▶ [TASK INPUTS]
::::

File: config.mk
export PLATFORM = sky130hd
export DESIGN_NAME = pcie_descrambler
export DESIGN_NICKNAME = d
export VERILOG_FILES = /design/src/rtl/pcie_descrambler.sv
export SDC_FILE = /design/constraint.sdc
export NUM_CORES = 1
export LEC_CHECK = 0
export CAP_MARGIN = 5
export CORE_MARGIN = 2
export CORE_UTILIZATION = 67
export CTS_BUF_LIST = sky130_fd_sc_hd__clkbuf_2 sky130_fd_sc_hd__clkbuf_4 sky130_fd_sc_hd__clkbuf_8
export DETAILED_ROUTE_END_ITERATION = 10
export DONT_BUFFER_PORTS = 1
export GPL_TIMING_DRIVEN = 0
export PLACE_DENSITY = 0.83
export SYNTH_ARGS = -nofsm -noshare
export SYNTH_HDL_FRONTEND = slang
export SYNTH_SLANG_ARGS = --single-unit
File: constraint.sdc
create_clock -name clk_i -period 5.4 [get_ports clk_i]
set_input_delay 1.08 -clock clk_i [delete_from_list [all_inputs] [get_ports clk_i]]
set_output_delay 1.08 -clock clk_i [all_outputs]
set_load 0.01 [all_outputs]
File: src/rtl/pcie_descrambler.sv
// Purpose: PCIe Gen1/Gen2 receive descrambler for 1/2/4 symbols per cycle (LFSR x^16+x^5+x^4+x^3+1).
// Latency: 1 cycle, every output registered.
// Backpressure: none; accepts one word per cycle whenever valid_i is high.
//
// Ports:
//   clk_i, rst_ni          clock (rising edge), asynchronous active-low reset
//   valid_i/datak_i/data_len_i/indata_i  input word (byte 0 = [7:0] first in time)
//   scram_dis_i            pass D bytes unmodified while still tracking the LFSR
//   resync_i               forces the lock FSM back to UNLOCKED
//   valid_o/datak_o/data_len_o/descrambled_data_o  output word (unused lanes are 0)
//   locked_o               lock FSM is in LOCKED
//   err_o                  a valid word with illegal length (11) was dropped
module pcie_descrambler (
    input  logic        clk_i,
    input  logic        rst_ni,
    input  logic        valid_i,
    input  logic [3:0]  datak_i,
    input  logic [1:0]  data_len_i,
    input  logic [31:0] indata_i,
    input  logic        scram_dis_i,
    input  logic        resync_i,
    output logic        valid_o,
    output logic [3:0]  datak_o,
    output logic [1:0]  data_len_o,
    output logic [31:0] descrambled_data_o,
    output logic        locked_o,
    output logic        err_o
);

    localparam logic [15:0] LFSR_SEED = 16'hFFFF;
    localparam logic [7:0]  SYM_COM   = 8'hBC;
    localparam logic [7:0]  SYM_SKP   = 8'h1C;

    typedef enum logic {
        UNLOCKED = 1'b0,
        LOCKED   = 1'b1
    } state_t;

    state_t      state;
    state_t      state_nxt;
    logic [15:0] lfsr;
    logic [15:0] lfsr_nxt;
    logic [31:0] data_nxt;
    logic [3:0]  datak_nxt;
    logic [3:0]  lane_en;
    logic        len_bad;
    logic        com_seen;

    // Eight serial LFSR steps: returns {key byte (first step in bit 0), next LFSR}.
    function automatic logic [23:0] step8(input logic [15:0] s);
        logic [15:0] r;
        logic [7:0]  k;
        r = s;
        k = 8'h00;
        for (int b = 0; b < 8; b++) begin
            k[b] = r[15];
            r    = {r[14:0], 1'b0} ^ (r[15] ? 16'h0039 : 16'h0000);
        end
        return {k, r};
    endfunction

    always_comb begin
        lane_en = 4'b0000;
        case (data_len_i)
            2'b00:   lane_en = 4'b0001;
            2'b01:   lane_en = 4'b0011;
            2'b10:   lane_en = 4'b1111;
            default: lane_en = 4'b0000;
        endcase
    end

    assign len_bad = (data_len_i == 2'b11);

    // Lanes are chained: each lane starts from the LFSR left by the previous
    // lane, and a COM locks the remaining lanes of the same word.
    always_comb begin
        logic        lk;
        logic [15:0] l;
        logic [23:0] st;
        logic [7:0]  b;
        lk        = (state == LOCKED);
        l         = lfsr;
        st        = 24'h0;
        b         = 8'h00;
        data_nxt  = 32'h0;
        datak_nxt = 4'h0;
        com_seen  = 1'b0;
        for (int i = 0; i < 4; i++) begin
            if (lane_en[i]) begin
                b            = indata_i[8*i +: 8];
                datak_nxt[i] = datak_i[i];
                st           = step8(l);
                if (datak_i[i]) begin
                    data_nxt[8*i +: 8] = b;
                    if (b == SYM_COM) begin
                        l        = LFSR_SEED;
                        lk       = 1'b1;
                        com_seen = 1'b1;
                    end else if (b != SYM_SKP) begin
                        l = st[15:0];
                    end
                end else begin
                    data_nxt[8*i +: 8] = (lk && !scram_dis_i) ? (b ^ st[23:16]) : b;
                    l = st[15:0];
                end
            end
        end
        lfsr_nxt = l;
    end

    // resync wins over a COM in the same word; the LFSR reseed still happens.
    always_comb begin
        state_nxt = state;
        if (valid_i && !len_bad && com_seen) begin
            state_nxt = LOCKED;
        end
        if (resync_i) begin
            state_nxt = UNLOCKED;
        end
    end

    always_ff @(posedge clk_i or negedge rst_ni) begin
        if (!rst_ni) begin
            state              <= UNLOCKED;
            lfsr               <= LFSR_SEED;
            valid_o            <= 1'b0;
            datak_o            <= 4'h0;
            data_len_o         <= 2'b00;
            descrambled_data_o <= 32'h0;
            locked_o           <= 1'b0;
            err_o              <= 1'b0;
        end else begin
            state    <= state_nxt;
            locked_o <= (state_nxt == LOCKED);
            valid_o  <= valid_i && !len_bad;
            err_o    <= valid_i && len_bad;
            if (valid_i && !len_bad) begin
                lfsr               <= lfsr_nxt;
                datak_o            <= datak_nxt;
                data_len_o         <= data_len_i;
                descrambled_data_o <= data_nxt;
            end
        end
    end

endmodule

* Yosys cells after proc, flatten, opt, wreduce, memory -nomap -nowiden *
Cells that the tools add are included.

word-level totals
  bits in registers = 57
  logic and storage cells = 153
  output and inout port bits = 41
  input bits = 43

operators by class
  mux-type cells = 88
  reductions and logical operators = 11
  bitwise logic cells = 36
  equality and inequality tests = 11

operator list
  cell                  number
  $xor A16 B6 Y16       32
  $mux W16              16
  $mux W6               32
  $mux W8               12
  $eq A8 B8 Y1 const B  4
  $ne A8 B5 Y1 const B  4
  $xor A8 B8 Y8         4
  $mux W1               27
  $pmux W4 S3           1
  $logic_and A1 B1 Y1   7
  $eq A2 B2 Y1 const B  2
  $eq A2 B1 Y1 const B  1
  $logic_not A1 Y1      2
  $logic_not A2 Y1      1
  $reduce_bool A2 Y1    1

* Longest topological paths before layout *
Gate-level depths: netlist (run 1).

  word-level depth = 80
  mapped depth = 16
  gate-level depth less buffers = 14

* Worst setup path before layout (run 1) *
No wires, ideal clock.

  path type = in2reg
  start point = input data_len_i[0]
  end point = register lfsr[7]
  data required time = 5.320 ns
  library setup time = 0.080 ns
  arrival time = 4.175 ns
  buffers on the path = 1
  stages = 12
  slack = 1.146 ns
  cells stage by stage = ha_1 > clkbuf_1 > mux2_2 > o22ai_2 > nand3_1 > a21o_1 > a311o_4 > o22ai_2 > xnor2_2 > xnor2_1 > or3_1 > a32o_1

between the ends
  cells in the longest elaborated chain, start to end = 41
  elaborated cells on any way between the ends = 62
  those cells by class = eq/ne: 3; mux: 32; bitwise: 24; reduce/logical: 3

RTL lines
  what                                                     RTL line  source
  start: declaration                                       18        input logic [1:0] data_len_i,
  $eq A2 B2 Y1, or another cell as far along               64        case (data_len_i)
  $pmux W4 S3                                              64
  $mux W16                                                 89        if (lane_en[i]) begin
  $mux W6 or $xor A16 B6 Y16 (tied branches)               57        r = {r[14:0], 1'b0} ^ (r[15] ? 16'h0039 : 16'h0000);
  $xor A16 B6 Y16 (2 in a row)                             57
  $xor A16 B6 Y16 or $mux W6 (tied branches) (5 in a row)  57
  $xor A16 B6 Y16 or $mux W16 (tied branches)              57, 99
  $mux W16, on equally long branches                       99, 95
  [... 15 more ...]                                        -
  $mux W6 or $xor A16 B6 Y16 (tied branches)               57
  $xor A16 B6 Y16 (2 in a row)                             57
  $xor A16 B6 Y16 or $mux W6 (tied branches) (3 in a row)  57
  $xor A16 B6 Y16 (3 in a row)                             57
  $mux W16                                                 99        end else if (b != SYM_SKP) begin
  $mux W16                                                 95        if (b == SYM_COM) begin
  $mux W16                                                 93        if (datak_i[i]) begin
  $mux W16                                                 89
  end signal: assignment                                   138       lfsr <= lfsr_nxt;
  end: declaration                                         41        logic [15:0] lfsr;

Several ways; a longest one is shown, not always the timed one.
A chain may end at the register's enable or synchronous reset.

* Worst setup path after layout (run 1) *
Same ends and word-level chain as after synthesis.

==> run_results.csv, run 1 <==
group,metric,value,unit
outcome,status,"complete, no violations",
power_and_ir_drop,p_sw,0.00249,W
logic_synthesis,ys_seq_area_frac,0.277,
grt,grt_pass1_vias,4974,
power_and_ir_drop,power_frac_clock,0.097,
floorplan,dieArea,0.00852,mm2
final_layout,fillCellCount,617,
logic_synthesis,ys_types,89,
timing,fin_ws,0.787,ns
grt,grt_start_max_net_pins,58,
timing,skew,0.00763,ns
timing,max_freq,217,MHz
place,port_buffers,0,
timing,finalSetupTns,0,ns
floorplan,start_util,0.684,
worst_setup_path,cp-end-kind,"flop",
timing,slew_viol_final,0,
power_and_ir_drop,internal_power,0.00245,W
timing,max_slew.worst_pin.slew,1.18,ns
worst_setup_path,cp_num_buf_inv,1,
power_and_ir_drop,p_leak,2.13,nW
worst_setup_path,startpoint_type,"input port",
timing,setup-violations-final,0,
clock_tree,cts.clk_slew.worst_paths,0.08,ns
routing,drt_pass1_iterations,6,
routing,num_vias,5051,
power_and_ir_drop,p_seq_frac,0.131,
floorplan,core_area,0.00765,mm2
timing,maxSlewHeadroom,0.201,
worst_setup_path,rrSetupSlack,1.42,ns
floorplan,pin_count,84,
routing,drc,0,
routing,drt-wirelength-per-cell,22.8,um
logic_synthesis,synthFlopType,"dfrtp_1",
routing,wl,16.9,mm
clock_tree,h-tree-depth,3,
logic_synthesis,synth_area_per_cell,8.40,um2
logic_synthesis,ys_ff_latch,57,
logic_synthesis,synthesis.nets,667,
power_and_ir_drop,comb_power_share,0.773,
final_layout,nets,678,
worst_setup_path,worstPathCellList,"ha_1 > clkbuf_1 > mux2_2 > o22ai_2 > nor2_1 > a211oi_2 > xor2_1 > xnor2_1 > o22ai_2 > xnor2_2 > xnor2_1 > or3_1 > a32o_1",
min_path,hold_path_class,"in -> async",
logic_synthesis,synthesis.instances,622,
grt,antenna_found_initial,0,
worst_setup_path,critPathArrivalTime,4.90,ns
worst_setup_path,reg2reg_depth,13,
worst_setup_path,crit_fanout,10,
routing,first_iter_violations,529,
grt,grt_usage,0.400,
logic_synthesis,synth_edf_count,0,
clock_tree,clockBufferDepth,2,
routing,ant_nets,0,
timing,rsz0062_at_grt,"false",
final_layout,drive_gt1_frac,0.141,
worst_setup_path,cp.depth,13,
clock_tree,clk_latency,0.36,ns
logic_synthesis,async_flop_share,1.00,
worst_setup_path,worstSetupPathType,"in -> reg",
routing,viasPerCell,6.83,
worst_setup_path,worstReg2RegStart,"lfsr[15]$_DFFE_PN1P_",
final_layout,syn2layout_area_growth,6.80,%
logic_synthesis,yosys_warnings,0,
worst_setup_path,cpPeakStageDelay,0.56,ns
power_and_ir_drop,finalPower,0.00495,W
floorplan,row_count,32,
clock_tree,cts_sinks,57,
floorplan,dieWidth,92.3,um
worst_setup_path,r2r-end,"lfsr[7]$_DFFE_PN1P_",
timing,hold_viol_final,0,
clock_tree,cts_tree,"built",
clock_tree,cts_root_buf,"clkbuf_8",
place,place_ws,0.535,ns
final_layout,antenna-diode-count,0,
place,dp_hpwl,12.3,mm
logic_synthesis,netlist_area,0.00523,mm2
grt,grt_overflow,0,
timing,period_share,0.854,
floorplan,fp.dieH,92.3,um
power_and_ir_drop,ir_worst_vdd,0.000709,V
grt,grt_pass1_wl,26.2,mm
clock_tree,post_cts_buffers,0,
worst_setup_path,crit_family,"compound AO/OA/AOI/OAI gates",
timing,fin_crit,4.61,ns
clock_tree,cts_buffers,9,
flow_run,max_cap_viol_count,0,
clock_tree,ctsResizeCount,0,
place,gp_congestion,0.979,
worst_setup_path,worst_path_max_delay_cell,"a211oi_2",
clock_tree,hold_buffers,0,
worst_setup_path,worstPathRequired,5.69,ns
power_and_ir_drop,p_sw_frac,0.504,
power_and_ir_drop,p_per_area,886,mW/mm2
[per-stage QoR]
stage | std cells | hold WS (ns) | utilization | cell area [um2]
5_1_grt | 740 | 0.400 | 0.730 | 5580
2_1_floorplan | 622 | 0.466 | - | 5230
4_1_cts | 740 | 0.406 | 0.730 | 5580
3_3_place_gp | 724 | 0.487 | 0.700 | 5360
6_report | 740 | 0.402 | 0.730 | 5580
3_5_place_dp | 724 | 0.492 | 0.700 | 5360
[cells by family after synthesis]
group,share of synthesized area
adders and majority gates,0.00479
and+or+nand+nor,0.224
xor gates and xnor gates,0.208
DFF,0.277
buffers and inverters,0.0383
muxes,0.0120
AOI/OAI and AO/OA,0.236
[cell type report]
type	count	area, um2	area share
clock buffer	9	124	0.0222
buffer	39	178	0.0318
tap	102	128	0.0229
inverter	6	22.5	0.00403
clock inverter	7	104	0.0186
multi-input combinational	520	3580	0.641
sequential	57	1450	0.259
[registers in the layout, indices dropped and copies added (netlist names)]
signal and flops:
descrambled_data_o 32, valid_o 1, lfsr 16, datak_o 4, state 1, data_len_o 2, err_o 1
[power groups by stage]
| stage | clock [W] | combinational (W) | sequential [W] |
|---|---|---|---|
| global placement | 0 | 0.00362 | 0.000645 |
| CTS | 0.000477 | 0.00371 | 0.000643 |
| floorplan | 0 | 0.00300 | 0.000622 |
| detailed placement | 0 | 0.00368 | 0.000650 |
| finish | 0.000479 | 0.00382 | 0.000646 |
| global route | 0.000493 | 0.00404 | 0.000654 |
[worst max-delay path by stage]
stage / end / slack [ns] / startpoint
final: lfsr[7]$_DFFE_PN1P_ / 0.79 / data_len_i[0]
after global routing: lfsr[7]$_DFFE_PN1P_ / 0.60 / data_len_i[0]
after CTS: lfsr[7]$_DFFE_PN1P_ / 0.88 / data_len_i[0]
after detailed placement: lfsr[7]$_DFFE_PN1P_ / 0.54 / data_len_i[0]
after global placement: lfsr[7]$_DFFE_PN1P_ / 0.55 / data_len_i[0]
after floorplan: lfsr[7]$_DFFE_PN1P_ / 1.15 / data_len_i[0]
[per-layer routing]
| layer | GRT usage | wire (um) |
|---|---|---|
| met5 | 0 | 0 |
| met4 | 0.185 | 612 |
| met3 | 0.0895 | 1750 |
| met2 | 0.656 | 8120 |
| met1 | 0.502 | 6420 |
[Yosys cell counts, types with 3 or more instances]
cell type	count	area share
a211oi_1	8	0.011
buf_4	3	0.0043
o21ai_1	3	0.0029
o32a_1	4	0.0077
o22ai_2	3	0.0072
o22ai_1	9	0.011
a22oi_1	4	0.0057
and2_1	6	0.0072
nor2b_1	6	0.0072
buf_1	7	0.0050
a21o_1	3	0.0043
a32oi_1	4	0.0067
and4b_1	3	0.0057
nand2_1	93	0.067
dfstp_2	16	0.080
nor3_2	3	0.0057
xnor2_1	69	0.12
xnor2_2	5	0.016
o21ai_0	58	0.056
nor4_1	4	0.0048
nand3_1	13	0.012
mux2i_1	4	0.0077
o211ai_1	4	0.0057
dfrtp_1	41	0.20
xor2_1	30	0.050
or3_1	7	0.0084
nor2_1	60	0.043
o32ai_1	5	0.0084
a21oi_1	20	0.019
clkbuf_1	18	0.013
a31oi_1	3	0.0036
buf_2	10	0.0096
nand2b_1	6	0.0072
inv_1	6	0.0043
nor3_1	10	0.0096
o221ai_1	3	0.0050
[cell usage in the layout (no fill, tap or decap), types with 6 or more instances in the layout]
cell      instances
a211oi_1          8
a21oi_1          20
and2_1            6
buf_1             7
buf_2            10
clkbuf_1         18
clkbuf_8          9
dfrtp_1          41
dfstp_2          16
inv_1             6
nand2_1          93
nand2b_1          6
nand3_1          13
nor2_1           60
nor2b_1           6
nor3_1           10
o21ai_0          58
o22ai_1           9
or3_1             7
xnor2_1          69
xor2_1           30
(Power assumes the default switching activity.)
==> run 2: changes to the inputs <==
--- a/config.mk
+++ b/config.mk
@@ -7,12 +7,11 @@
 export LEC_CHECK = 0
 export CAP_MARGIN = 5
 export CORE_MARGIN = 2
-export CORE_UTILIZATION = 67
+export CORE_UTILIZATION = 45
 export CTS_BUF_LIST = sky130_fd_sc_hd__clkbuf_2 sky130_fd_sc_hd__clkbuf_4 sky130_fd_sc_hd__clkbuf_8
 export DETAILED_ROUTE_END_ITERATION = 10
 export DONT_BUFFER_PORTS = 1
 export GPL_TIMING_DRIVEN = 0
-export PLACE_DENSITY = 0.83
 export SYNTH_ARGS = -nofsm -noshare
 export SYNTH_HDL_FRONTEND = slang
 export SYNTH_SLANG_ARGS = --single-unit
==> run_results.csv, run 2 (synthesized netlist as in run 1, its figures left out) <==
group,metric,value,unit
outcome,status,"complete, no violations",
grt,grt_overflow,0,
worst_setup_path,reg2reg_depth,13,
clock_tree,cts_tree,"built",
timing,maxSlewHeadroom,0.258,
grt,grt_pass1_vias,4763,
place,place_ws,0.413,ns
timing,hold_viol_final,0,
routing,drt-wirelength-per-cell,22.1,um
clock_tree,cts.clk_slew.worst_paths,0.08,ns
final_layout,syn2layout_area_growth,6.68,%
worst_setup_path,crit_fanout,10,
flow_run,max_cap_viol_count,0,
final_layout,final_util,0.490,
worst_setup_path,r2r-end,"lfsr[7]$_DFFE_PN1P_",
final_layout,antenna-diode-count,0,
routing,wl,17.3,mm
timing,max_slew.worst_pin.slew,1.10,ns
timing,max_freq,214,MHz
clock_tree,clk_latency,0.37,ns
timing,finalSetupTns,0,ns
floorplan,fp.dieH,112,um
place,dp_hpwl,13.2,mm
routing,ant_nets,0,
routing,first_iter_violations,342,
clock_tree,cts_root_buf,"clkbuf_8",
floorplan,dieWidth,112,um
timing,setup-violations-final,0,
grt,grt_start_max_net_pins,58,
floorplan,pin_count,84,
final_layout,top_register,"descrambled_data_o",
floorplan,core_area,0.0114,mm2
timing,skew,0.0102,ns
grt,grt_usage,0.278,
place,gp_congestion,0.973,
timing,fin_crit,4.67,ns
worst_setup_path,startpoint_type,"input port",
power_and_ir_drop,p_per_area,864,mW/mm2
timing,fin_ws,0.732,ns
timing,rsz0062_at_grt,"false",
clock_tree,cts_buffers,9,
worst_setup_path,cpPeakStageDelay,0.62,ns
power_and_ir_drop,p_leak,2.10,nW
routing,viasPerCell,6.13,
final_layout,final_cell_mix,"nand2_1, xnor2_1, nor2_1",
final_layout,largest_reg_flops,32,
timing,slew_viol_final,0,
routing,num_vias,4789,
clock_tree,post_cts_buffers,0,
final_layout,reg_top3,"descrambled_data_o: 32 flops, lfsr: 16 flops, datak_o: 4 flops",
worst_setup_path,worstPathCellList,"ha_1 > clkbuf_1 > mux2_2 > o22ai_2 > nor2_1 > a211oi_2 > xor2_1 > xnor2_1 > o22ai_2 > xnor2_2 > xnor2_1 > or3_1 > a32o_1",
floorplan,row_count,39,
clock_tree,hold_buffers,0,
worst_setup_path,worst_path_max_delay_cell,"a211oi_2",
worst_setup_path,worstSetupPathType,"in -> reg",
final_layout,layout.cells.most_common,"nand2_1",
final_layout,drive_gt1_frac,0.141,
timing,period_share,0.864,
clock_tree,cts_sinks,57,
routing,drt_pass1_iterations,5,
clock_tree,clockBufferDepth,2,
worst_setup_path,rrSetupSlack,1.33,ns
final_layout,nets,678,
floorplan,dieArea,0.0125,mm2
clock_tree,ctsResizeCount,0,
power_and_ir_drop,ir_worst_vdd,0.000540,V
timing,whs,0.407,ns
min_path,hold_path_class,"in -> async",
routing,drc,0,
power_and_ir_drop,finalPower,0.00482,W
worst_setup_path,worstPathRequired,5.70,ns
worst_setup_path,worstReg2RegStart,"lfsr[10]$_DFFE_PN1P_",
place,port_buffers,0,
grt,grt_pass1_wl,27.0,mm
worst_setup_path,cp-end-kind,"flop",
grt,antenna_found_initial,0,
clock_tree,h-tree-depth,3,
worst_setup_path,critPathArrivalTime,4.96,ns
floorplan,start_util,0.460,
==> run 2: cell count changes in the layout (fill, tap and decap cells not counted), sizes merged <==
cell,previous run,this run
bufinv,2,0
clkinvlp,2,3
clkinv,2,3
==> run 2: worst max-delay path, delay by kind of cell <==
family          cells  cell delay (ns)
compound gates      4             1.65
xor+xnor            4             0.62
fa+ha+maj           1             0.33
buf+inv             1             0.45
mux                 1             0.40
simple gates        2             0.42
==> run 2: metrics by stage <==
step,instances,instance area (um2)
floorplan,622,5230
global placement,765,5410
detailed placement,765,5410
CTS,781,5580
global route,781,5580
finish,781,5580
==> run 2: how the worst max path moves through the flow <==
stage,start,end,slack [ns]
4_1_cts,data_len_i[0],lfsr[7]$_DFFE_PN1P_,0.79
3_5_place_dp,data_len_i[0],lfsr[7]$_DFFE_PN1P_,0.41
6_report,data_len_i[0],lfsr[7]$_DFFE_PN1P_,0.73
5_1_grt,data_len_i[0],lfsr[7]$_DFFE_PN1P_,0.57
3_3_place_gp,data_len_i[0],lfsr[10]$_DFFE_PN1P_,0.42
2_1_floorplan,data_len_i[0],lfsr[7]$_DFFE_PN1P_,1.15
==> run 2: metal layers <==
metal	GRT usage	vias to the layer above	part of all wire
met2	0.448	210	0.47
li1	-	2220	-
met5	0	-	0
met1	0.366	2327	0.43
met3	0.0593	32	0.078
met4	0.111	0	0.028
==> run 2: final cells by class <==
type | instances | area (um2)
tap | 143 | 179
clock buffer | 9 | 124
sequential | 57 | 1450
fill | 1141 | 5790
inverter | 6 | 22.5
clock inverter | 7 | 46.3
buffer | 39 | 178
multi-input combinational | 520 | 3580
==> run 2: where the power goes <==
group	switching (W)	internal, W	leakage [nW]
registers	0.0000885	0.000560	0.703
logic	0.00218	0.00163	1.32
clock network	0.000195	0.000165	0.0814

::::

▶ [WHAT YOU WILL DO]
Each line above that contains the word "maxSlewHeadroom" should be counted, and only the total given.

▶ [ANSWER TO THIS EXERCISE]
2